The stability of peptide-MHC complex (pMHC) is an important factor to shape the fate of peptide-specific T cell immune response, but how it influences on T cell activation process is poorly understood. To better understand that, we investigated various T cell activation events driven by L(d) MHCI loaded with graded concentrations of P2Ca and QL9 peptides, respectively, with 2C TCR Tg T cells; the binding strength of P2Ca for L(d) is measurably weaker than that of QL9, but either peptides in the context of L(d) interact with 2C TCR with a similar strength. When their concentrations required for early T cell activation events, which occur within several minutes to an hour, were concerned, EC50s of QL9 were about 100 folds lower than those of P2Ca, which was expected from their association constants for L(d). When EC50s for late activation events, which takes over several hours to occur, were concerned, the differences grew even larger (> 300 folds), suggesting that, due to weak binding, L(d)/P2Ca dissociate from each other more easily to lose its antigenicity in a short time.
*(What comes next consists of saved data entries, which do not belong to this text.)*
[src/rtl/rom_ram_bank_mapper_core.sv]
`timescale 1ns / 1ps
// ----------------------------------------------------------------------------
// rom_ram_bank_mapper_core
// Cartridge bank controller: bank register writes, ROM and RAM address
// translation into byte offsets of the ROM and RAM images.
// ----------------------------------------------------------------------------
//  channel | dir | payload
//  req_    | in  | tuser: op; tdata: address, data
//  rsp_    | out | tuser: hit; tdata: mapped_offset
//  csr_    | in  | we, index, wdata (write only)
//
//  a request is registered in the input stage, then translated and written
//  to the result register, from which rsp_ takes it.
//  one request per cycle while the result is not stalled; the translate
//  stage also updates the bank registers, in request order.
//  a stalled result holds both stages once they are full; only then does
//  req_tready follow rsp_tready.
//  synchronous reset clears the bank state to ROM mode, bank 1, RAM off.
// ----------------------------------------------------------------------------
module rom_ram_bank_mapper_core
   import rrbm_pkg::*;
(
   input  logic                  clock,
   input  logic                  reset,
   input  logic                  req_tvalid,
   output logic                  req_tready,
   input  logic [REQ_DATA_W-1:0] req_tdata,   // [15:0] address, [23:16] data
   input  logic [OP_W-1:0]       req_tuser,   // [1:0] op
   output logic                  rsp_tvalid,
   input  logic                  rsp_tready,
   output logic [RSP_DATA_W-1:0] rsp_tdata,   // [20:0] mapped_offset, [23:21] zero
   output logic                  rsp_tuser,   // [0] hit
   input  logic                  csr_we,
   input  logic                  csr_index,
   input  logic [CSR_DATA_W-1:0] csr_wdata
);

   logic                  s1_valid_ff;
   logic [OP_W-1:0]       s1_op_ff;
   logic [ADDR_W-1:0]     s1_addr_ff;
   logic [DATA_W-1:0]     s1_data_ff;

   logic                  out_valid_ff;
   logic [OFFSET_W-1:0]   out_offset_ff, out_offset_in;
   logic                  out_hit_ff, out_hit_in;

   logic [ROM_SIZE_W-1:0] rom_size_ff;
   logic [RAM_SIZE_W-1:0] ram_size_ff;
   logic [LOW_BANK_W-1:0] low_bank_ff, low_bank_in;
   logic [UPPER_W-1:0]    upper_bank_ff, upper_bank_in;
   logic                  ram_mode_ff, ram_mode_in;
   logic                  ram_en_ff, ram_en_in;

   logic                  advance;
   logic                  s1_fire;

   assign advance    = !out_valid_ff || rsp_tready;
   assign s1_fire    = s1_valid_ff && advance;
   assign req_tready = !s1_valid_ff || advance;

   // translate stage
   always_comb begin
      logic [BANK_W-1:0]     full;
      logic [BANK_W-1:0]     mask;
      logic [BANK_W-1:0]     bank;
      logic [UPPER_W-1:0]    ram_bank;
      logic [LOW_BANK_W-1:0] low_val;
      full          = {upper_bank_ff, low_bank_ff};
      mask          = rom_bank_mask(rom_size_ff);
      bank          = '0;
      ram_bank      = ram_mode_ff ? upper_bank_ff : '0;
      low_val       = s1_data_ff[LOW_BANK_W-1:0];
      out_offset_in = '0;
      out_hit_in    = 1'b0;
      low_bank_in   = low_bank_ff;
      upper_bank_in = upper_bank_ff;
      ram_mode_in   = ram_mode_ff;
      ram_en_in     = ram_en_ff;
      case (s1_op_ff)
         OP_REG_WRITE: begin
            if (!s1_addr_ff[15]) begin
               out_hit_in = 1'b1;
               case (s1_addr_ff[14:13])
                  WR_RAM_ENABLE: ram_en_in     = (s1_data_ff[3:0] == RAM_KEY);
                  WR_LOW_BANK:   low_bank_in   = (low_val == '0) ?
                                                 LOW_BANK_W'(1) : low_val;
                  WR_UPPER_BANK: upper_bank_in = s1_data_ff[UPPER_W-1:0];
                  default:       ram_mode_in   = s1_data_ff[0];
               endcase
            end
         end
         OP_ROM_READ: begin
            if (!s1_addr_ff[15]) begin
               out_hit_in = 1'b1;
               if (!s1_addr_ff[14]) begin
                  // bank 0 space follows the upper bits only in RAM mode
                  bank = ram_mode_ff ? (full & mask & 7'h60) : '0;
               end else begin
                  bank = (ram_mode_ff ? {2'b00, low_bank_ff} : full) & mask;
               end
               out_offset_in = {bank, s1_addr_ff[BANK_BITS-1:0]};
            end
         end
         OP_RAM_XLATE: begin
            if (ram_en_ff && (ram_size_ff != RAM_NONE)) begin
               if (ram_size_ff == RAM_2K) begin
                  out_hit_in    = (s1_addr_ff[15:11] == '0);
                  out_offset_in = {8'd0, ram_bank, s1_addr_ff[10:0]};
               end else begin
                  out_hit_in    = (s1_addr_ff[15:13] == '0);
                  out_offset_in = {6'd0, ram_bank, s1_addr_ff[12:0]};
               end
               if (!out_hit_in) begin
                  out_offset_in = '0;
               end
            end
         end
         default: begin
            out_hit_in = 1'b0;
         end
      endcase
   end

   // control and bank state
   always_ff @(posedge clock) begin
      if (reset) begin
         s1_valid_ff   <= 1'b0;
         out_valid_ff  <= 1'b0;
         rom_size_ff   <= '0;
         ram_size_ff   <= '0;
         low_bank_ff   <= LOW_BANK_W'(1);
         upper_bank_ff <= '0;
         ram_mode_ff   <= 1'b0;
         ram_en_ff     <= 1'b0;
      end else begin
         if (req_tready) begin
            s1_valid_ff <= req_tvalid;
         end
         if (advance) begin
            out_valid_ff <= s1_valid_ff;
         end
         if (s1_fire) begin
            low_bank_ff   <= low_bank_in;
            upper_bank_ff <= upper_bank_in;
            ram_mode_ff   <= ram_mode_in;
            ram_en_ff     <= ram_en_in;
         end
         if (csr_we) begin
            case (csr_index)
               CSR_ROM_SIZE: rom_size_ff <= csr_wdata;
               CSR_RAM_SIZE: ram_size_ff <= csr_wdata[RAM_SIZE_W-1:0];
               default:      rom_size_ff <= rom_size_ff;
            endcase
         end
      end
   end

   // payload
   always_ff @(posedge clock) begin
      if (req_tready && req_tvalid) begin
         s1_op_ff   <= req_tuser;
         s1_addr_ff <= req_tdata[ADDR_W-1:0];
         s1_data_ff <= req_tdata[ADDR_W+DATA_W-1:ADDR_W];
      end
      if (s1_fire) begin
         out_offset_ff <= out_offset_in;
         out_hit_ff    <= out_hit_in;
      end
   end

   assign rsp_tvalid = out_valid_ff;
   assign rsp_tdata  = {(RSP_DATA_W-OFFSET_W)'(0), out_offset_ff};
   assign rsp_tuser  = out_hit_ff;

   a_low_bank_nonzero: assert property (@(posedge clock) disable iff (reset)
      low_bank_ff != '0)
      else $error("low bank register holds zero");

   a_miss_zero_offset: assert property (@(posedge clock) disable iff (reset)
      rsp_tvalid && !rsp_tuser |-> out_offset_ff == '0)
      else $error("miss carries a nonzero offset");

   a_stall_keeps_stage: assert property (@(posedge clock) disable iff (reset)
      s1_valid_ff && !advance |=> s1_valid_ff)
      else $error("request lost in input stage during stall");

   a_state_only_on_write: assert property (@(posedge clock) disable iff (reset)
      !(s1_fire && s1_op_ff == OP_REG_WRITE) |=>
         $stable(low_bank_ff) && $stable(upper_bank_ff) && $stable(ram_mode_ff))
      else $error("bank state changed without a register write");

endmodule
Accordingly, fixation of L(d)/P2Ca with paraformaldehyde resulted in a significant improvement in its immunogenicity. These results imply that binding strength of a peptide for a MHC is a critical factor to determine the duration of pMHC-mediated T cell activation and thus the attainment of productive T cell activation. It is also suggested that paraformaldehyde fixation should be an effective tool to ameliorate the immunogenicity of pMHC with a poor stability.